(GOAL OF THE EXERCISE) Starting with the first line and ending with the line that holds "for (g = 0; g < 6;", repeat the material exactly.

(DATA FOR THIS EXERCISE)
- - -

This design comes from an exercise in tuning for small area and a short achievable clock period on the open sky130 flow, not from production work.

==> flow/design.v <==
package ws2812b_pkg;
    localparam int COLOR_W = 8;
    localparam int PIXEL_W = 24;
    localparam int CYCLES_SHORT = 4;
    localparam int CYCLES_LONG  = 7;
    localparam int CYCLES_RET   = 500;
    typedef struct packed {
        logic [COLOR_W-1:0] r;
        logic [COLOR_W-1:0] g;
        logic [COLOR_W-1:0] b;
    } rgb_t;
endpackage
import ws2812b_pkg::*;
module ws2812b_aoi222 (
    input  logic a1, b1, a2, b2, a3, b3,
    output logic y
);
    assign y = !((a1 && b1) || (a2 && b2) || (a3 && b3));
endmodule
module ws2812b_nand4 (
    input  logic a, b, c, d,
    output logic y
);
    assign y = !(a && b && c && d);
endmodule
module ws2812b_nor3 (
    input  logic a, b, c,
    output logic y
);
    assign y = !(a || b || c);
endmodule
module ws2812b_nand2 (
    input  logic a, b,
    output logic y
);
    assign y = !(a && b);
endmodule
module ws2812b_nor2 (
    input  logic a, b,
    output logic y
);
    assign y = !(a || b);
endmodule
module ws2812b_dec_lo (
    input  logic [2:0] i_addr,
    output logic [7:0] o_n
);
    always_comb begin
        for (int k = 0; k < 8; k++) o_n[k] = !(i_addr == 3'(k));
    end
endmodule
module ws2812b_dec_hi (
    input  logic       i_en,
    input  logic       i_bank,
    input  logic       i_sel,
    input  logic [2:0] i_addr,
    output logic [4:0] o_n
);
    always_comb begin
        for (int k = 0; k < 5; k++) o_n[k] = !(i_en && (i_sel == i_bank) && (i_addr == 3'(k)));
    end
endmodule
module ws2812b_rd_bit (
    input  logic [71:0] i_sel,
    input  logic [71:0] i_data,
    output logic        o_rd
);
    logic [23:0] w_t_n;
    logic [5:0]  w_or12;
    logic [1:0]  w_nor;
    genvar g;
    generate
        for (g = 0; g < 24; g++) begin : g_aoi
            ws2812b_aoi222 u_aoi (
                .a1 (i_sel[3*g]),     .b1 (i_data[3*g]),
                .a2 (i_sel[3*g + 1]), .b2 (i_data[3*g + 1]),
                .a3 (i_sel[3*g + 2]), .b3 (i_data[3*g + 2]),
                .y  (w_t_n[g])
            );
        end
        for (g = 0; g < 6; g++) begin : g_nand
            ws2812b_nand4 u_nand4 (
                .a (w_t_n[4*g]), .b (w_t_n[4*g + 1]), .c (w_t_n[4*g + 2]), .d (w_t_n[4*g + 3]),
                .y (w_or12[g])
            );
        end
        for (g = 0; g < 2; g++) begin : g_nor
            ws2812b_nor3 u_nor3 (
                .a (w_or12[3*g]), .b (w_or12[3*g + 1]), .c (w_or12[3*g + 2]),
                .y (w_nor[g])
            );
        end
    endgenerate
    ws2812b_nand2 u_nand2 (.a (w_nor[0]), .b (w_nor[1]), .y (o_rd));
endmodule
module ws2812b_pixel_ram
#(
    parameter int LEDCOUNT = 36,
    parameter int ADDR_W   = 6
) (
    input  logic                  clk,
    input  logic                  i_wr_en,
    input  logic                  i_wr_bank,
    input  logic [ADDR_W-1:0]     i_wr_addr,
    input  logic [PIXEL_W-1:0]    i_wr_data,
    input  logic [2*LEDCOUNT-1:0] i_rd_sel,     
    output logic [PIXEL_W-1:0]    o_rd_data
);
    localparam int WORDS = 2 * LEDCOUNT;
    logic [WORDS-1:0][PIXEL_W-1:0] r_mem;
    logic                          r_wr_en;
    logic                          r_wr_bank;
    logic [ADDR_W-1:0]             r_wr_addr;
    logic [PIXEL_W-1:0]            r_wr_data;
    logic [WORDS-1:0]              w_we;
    logic [7:0]                    w_lo_n;
    logic [4:0]                    w_hi0_n;
    logic [4:0]                    w_hi1_n;
    always_ff @(posedge clk) begin
        r_wr_en   <= i_wr_en;
        r_wr_bank <= i_wr_bank;
        r_wr_addr <= i_wr_addr;
        r_wr_data <= i_wr_data;
    end
    ws2812b_dec_lo u_dec_lo (
        .i_addr (r_wr_addr[2:0]),
        .o_n    (w_lo_n)
    );
    ws2812b_dec_hi u_dec_hi0 (
        .i_en   (r_wr_en),
        .i_bank (1'b0),
        .i_sel  (r_wr_bank),
        .i_addr (r_wr_addr[5:3]),
        .o_n    (w_hi0_n)
    );
    ws2812b_dec_hi u_dec_hi1 (
        .i_en   (r_wr_en),
        .i_bank (1'b1),
        .i_sel  (r_wr_bank),
        .i_addr (r_wr_addr[5:3]),
        .o_n    (w_hi1_n)
    );
    genvar w, b;
    generate
        for (w = 0; w < LEDCOUNT; w++) begin : g_we
            ws2812b_nor2 u_we0 (.a (w_hi0_n[w / 8]), .b (w_lo_n[w % 8]), .y (w_we[w]));
            ws2812b_nor2 u_we1 (.a (w_hi1_n[w / 8]), .b (w_lo_n[w % 8]), .y (w_we[LEDCOUNT + w]));
        end
    endgenerate
    always_ff @(posedge clk) begin
        for (int i = 0; i < WORDS; i++) begin
            if (w_we[i]) r_mem[i] <= r_wr_data;
        end
    end
    generate
        for (b = 0; b < PIXEL_W; b++) begin : g_bit
            logic [WORDS-1:0] w_col;
            for (w = 0; w < WORDS; w++) begin : g_col
                assign w_col[w] = r_mem[w][b];
            end
            ws2812b_rd_bit u_rd (.i_sel (i_rd_sel), .i_data (w_col), .o_rd (o_rd_data[b]));
        end
    endgenerate
endmodule
import ws2812b_pkg::*;
module ws2812b_frame_feeder
#(
    parameter int LEDCOUNT = 36,
    parameter int ADDR_W   = 6,
    parameter int FPS_DIV  = 90000
) (
    input  logic               clk,
    input  logic               resetn,
    input  logic               wr_en,
    input  logic [ADDR_W-1:0]  wr_addr,
    input  logic [PIXEL_W-1:0] wr_data,
    input  logic               commit,
    output logic               bitstream_available,
    output logic [PIXEL_W-1:0] bitstream,
    input  logic               bitstream_read,
    output logic               frame_busy,
    output logic               frame_done,
    output logic               commit_pending,
    output logic               frame_overrun
);
    localparam logic [16:0] TICK_SEED = 17'h1ffff;
    localparam logic [16:0] TICK_PRE  = 17'h1b6e1;
    logic [16:0] r_lfsr;
    logic        r_tick;
    logic        r_busy;
    logic        r_load;
    logic        r_avail;
    logic        r_front;
    logic        r_pending;
    logic        r_done;
    logic        r_overrun;
    logic [LEDCOUNT-1:0] r_sel0;   
    logic [LEDCOUNT-1:0] r_sel1;   
    logic [PIXEL_W-1:0] r_bitstream;
    logic        w_start;
    logic        w_swap;
    logic        w_fetch;
    logic        w_take;
    logic        w_last;
    logic [PIXEL_W-1:0] w_rd_data;
    assign w_start = !r_busy && r_tick;
    assign w_swap  = w_start && (r_pending || commit);
    assign w_fetch = r_busy && !r_load && !r_avail;
    assign w_take  = r_avail && bitstream_read;
    assign w_last  = w_take && (r_sel0[LEDCOUNT-1] || r_sel1[LEDCOUNT-1]);
    always_ff @(posedge clk) begin
        if (!resetn || r_tick) begin
            r_lfsr <= TICK_SEED;
        end else begin
            r_lfsr <= {r_lfsr[15:0], r_lfsr[16] ^ r_lfsr[13]};
        end
    end
    always_ff @(posedge clk) begin
        if (!resetn) begin
            r_tick    <= 1'b0;
            r_busy    <= 1'b0;
            r_load    <= 1'b0;
            r_avail   <= 1'b0;
            r_front   <= 1'b0;
            r_pending <= 1'b0;
            r_done    <= 1'b0;
            r_overrun <= 1'b0;
        end else begin
            r_tick    <= (r_lfsr == TICK_PRE);
            r_load    <= w_fetch;
            r_done    <= w_last;
            r_overrun <= r_tick && r_busy;
            r_pending <= !w_swap && (r_pending || commit);
            if (w_swap) r_front <= !r_front;
            if (w_start)     r_busy <= 1'b1;
            else if (w_last) r_busy <= 1'b0;
            if (r_load)      r_avail <= 1'b1;
            else if (w_take) r_avail <= 1'b0;
        end
    end
    logic w_hold;
    logic w_nfront;
    assign w_hold   = !(w_start || w_take);
    assign w_nfront = r_front ^ w_swap;
    always_ff @(posedge clk) begin
        r_sel0[0] <= (w_start && !w_nfront) || (w_take && r_sel0[LEDCOUNT-1]) || (w_hold && r_sel0[0]);
        r_sel1[0] <= (w_start &&  w_nfront) || (w_take && r_sel1[LEDCOUNT-1]) || (w_hold && r_sel1[0]);
        for (int i = 1; i < LEDCOUNT; i++) begin
            r_sel0[i] <= (w_take && r_sel0[i-1]) || (w_hold && r_sel0[i]);
            r_sel1[i] <= (w_take && r_sel1[i-1]) || (w_hold && r_sel1[i]);
        end
    end
    always_ff @(posedge clk) begin
        r_bitstream <= {w_rd_data[15:8], w_rd_data[23:16], w_rd_data[7:0]};
    end
    ws2812b_pixel_ram #(
        .LEDCOUNT (LEDCOUNT),
        .ADDR_W   (ADDR_W)
    ) u_pixel_ram (
        .clk       (clk),
        .i_wr_en   (wr_en),         
        .i_wr_bank (!r_front),
        .i_wr_addr (wr_addr),
        .i_wr_data (wr_data),
        .i_rd_sel  ({r_sel1, r_sel0}),
        .o_rd_data (w_rd_data)
    );
    assign bitstream_available = r_avail;
    assign bitstream           = r_bitstream;
    assign frame_busy          = r_busy;
    assign frame_done          = r_done;
    assign commit_pending      = r_pending;
    assign frame_overrun       = r_overrun;
endmodule
export LEC_CHECK = 0
export CAP_MARGIN = 20
export CORE_MARGIN = 2
export CORE_UTILIZATION = 75
export CTS_CLUSTER_DIAMETER = 100
export CTS_CLUSTER_SIZE = 28
export SETUP_SLACK_MARGIN = 3.0
export SLEW_MARGIN = 20
export SYNTH_HIERARCHICAL = 1
create_clock -name core_clock -period 5.0 [get_ports {clk}]
standard.sh (not shown) runs the stock make flow with config.mk's settings and CLKGATE_MAP_FILE= SYNTH_SCRIPT=/design/flow/synth_recipe.tcl, a recipe that flattens the netlist after the stock synthesis.
==> flow/flow/run.sh <==
#!/bin/bash
# The standard layout (standard.sh), with two of its steps given other options:
# ports are buffered with buf_4 cells, and clock tree synthesis adds no dummy loads.
set -euo pipefail
export BUFFER_PORTS_ARGS="-inputs -outputs -buffer_cell sky130_fd_sc_hd__buf_4"
export CTS_ARGS="-sink_clustering_enable -repair_clock_nets -dont_use_dummy_load -sink_clustering_size 28 -sink_clustering_max_diameter 100"
bash standard.sh > standard.log 2>&1
Change:
--- a/flow/design.v
+++ b/flow/design.v
@@ -109,34 +109,24 @@
     localparam int WORDS = 2 * LEDCOUNT;
     logic [WORDS-1:0][PIXEL_W-1:0] r_mem;
-    logic                          r_wr_en;
-    logic                          r_wr_bank;
-    logic [ADDR_W-1:0]             r_wr_addr;
-    logic [PIXEL_W-1:0]            r_wr_data;
     logic [WORDS-1:0]              w_we;
     logic [7:0]                    w_lo_n;
     logic [4:0]                    w_hi0_n;
     logic [4:0]                    w_hi1_n;
-    always_ff @(posedge clk) begin
-        r_wr_en   <= i_wr_en;
-        r_wr_bank <= i_wr_bank;
-        r_wr_addr <= i_wr_addr;
-        r_wr_data <= i_wr_data;
-    end
     ws2812b_dec_lo u_dec_lo (
-        .i_addr (r_wr_addr[2:0]),
+        .i_addr (i_wr_addr[2:0]),
         .o_n    (w_lo_n)
     );
     ws2812b_dec_hi u_dec_hi0 (
-        .i_en   (r_wr_en),
+        .i_en   (i_wr_en),
         .i_bank (1'b0),
-        .i_sel  (r_wr_bank),
-        .i_addr (r_wr_addr[5:3]),
+        .i_sel  (i_wr_bank),
+        .i_addr (i_wr_addr[5:3]),
         .o_n    (w_hi0_n)
     );
     ws2812b_dec_hi u_dec_hi1 (
-        .i_en   (r_wr_en),
+        .i_en   (i_wr_en),
         .i_bank (1'b1),
-        .i_sel  (r_wr_bank),
-        .i_addr (r_wr_addr[5:3]),
+        .i_sel  (i_wr_bank),
+        .i_addr (i_wr_addr[5:3]),
         .o_n    (w_hi1_n)
     );
@@ -150,5 +140,5 @@
     always_ff @(posedge clk) begin
         for (int i = 0; i < WORDS; i++) begin
-            if (w_we[i]) r_mem[i] <= r_wr_data;
+            if (w_we[i]) r_mem[i] <= i_wr_data;
         end
     end
After rerunning: Cell area fell by 0.62%; core utilization is lower by 0.12 points; worst hold slack gets better by 0.0040 ns; synthesized area is lower by 1.0%; via count is higher by 1.1%; die area falls by 0.99%.
No run of this note included a check of the RTL's function; only the layout flow was run.

[static timing again, ports no longer ideal]
Ports are ideal in the flow. The routed layouts listed here were re-timed in OpenROAD.
Step 1 (the two cells are an assumption about what drives the block):
set clk [get_ports {clk}]
set_driving_cell -lib_cell sky130_fd_sc_hd__clkbuf_16 $clk
set_driving_cell -lib_cell sky130_fd_sc_hd__buf_2 [delete_from_list [all_inputs] $clk]
Step 2 also shifts input and output timing later by t, the mid clock arrival at the registers, as if the neighbouring blocks saw the same clock.
a / b / c = ideal / step 1 / step 2; a / b = the first two.
run | shift t [ns] | setup slack, ns | latest minus earliest clock arrival (ns)
the first run | 0.715 | 2.789 / 2.720 / 2.436 | 0.057 / 0.056
the second run | 0.711 | 2.388 / 2.388 / 2.242 | 0.068 / 0.068
After both steps setup and hold are still met in every run listed. The setup slack of the first run, which loses most, moves by -0.069 ns with the drivers and by -0.353 ns with both steps.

- - -

(RESULT FOR THIS TASK)
This design comes from an exercise in tuning for small area and a short achievable clock period on the open sky130 flow, not from production work.

==> flow/design.v <==
package ws2812b_pkg;
    localparam int COLOR_W = 8;
    localparam int PIXEL_W = 24;
    localparam int CYCLES_SHORT = 4;
    localparam int CYCLES_LONG  = 7;
    localparam int CYCLES_RET   = 500;
    typedef struct packed {
        logic [COLOR_W-1:0] r;
        logic [COLOR_W-1:0] g;
        logic [COLOR_W-1:0] b;
    } rgb_t;
endpackage
import ws2812b_pkg::*;
module ws2812b_aoi222 (
    input  logic a1, b1, a2, b2, a3, b3,
    output logic y
);
    assign y = !((a1 && b1) || (a2 && b2) || (a3 && b3));
endmodule
module ws2812b_nand4 (
    input  logic a, b, c, d,
    output logic y
);
    assign y = !(a && b && c && d);
endmodule
module ws2812b_nor3 (
    input  logic a, b, c,
    output logic y
);
    assign y = !(a || b || c);
endmodule
module ws2812b_nand2 (
    input  logic a, b,
    output logic y
);
    assign y = !(a && b);
endmodule
module ws2812b_nor2 (
    input  logic a, b,
    output logic y
);
    assign y = !(a || b);
endmodule
module ws2812b_dec_lo (
    input  logic [2:0] i_addr,
    output logic [7:0] o_n
);
    always_comb begin
        for (int k = 0; k < 8; k++) o_n[k] = !(i_addr == 3'(k));
    end
endmodule
module ws2812b_dec_hi (
    input  logic       i_en,
    input  logic       i_bank,
    input  logic       i_sel,
    input  logic [2:0] i_addr,
    output logic [4:0] o_n
);
    always_comb begin
        for (int k = 0; k < 5; k++) o_n[k] = !(i_en && (i_sel == i_bank) && (i_addr == 3'(k)));
    end
endmodule
module ws2812b_rd_bit (
    input  logic [71:0] i_sel,
    input  logic [71:0] i_data,
    output logic        o_rd
);
    logic [23:0] w_t_n;
    logic [5:0]  w_or12;
    logic [1:0]  w_nor;
    genvar g;
    generate
        for (g = 0; g < 24; g++) begin : g_aoi
            ws2812b_aoi222 u_aoi (
                .a1 (i_sel[3*g]),     .b1 (i_data[3*g]),
                .a2 (i_sel[3*g + 1]), .b2 (i_data[3*g + 1]),
                .a3 (i_sel[3*g + 2]), .b3 (i_data[3*g + 2]),
                .y  (w_t_n[g])
            );
        end
        for (g = 0; g < 6; g++) begin : g_nand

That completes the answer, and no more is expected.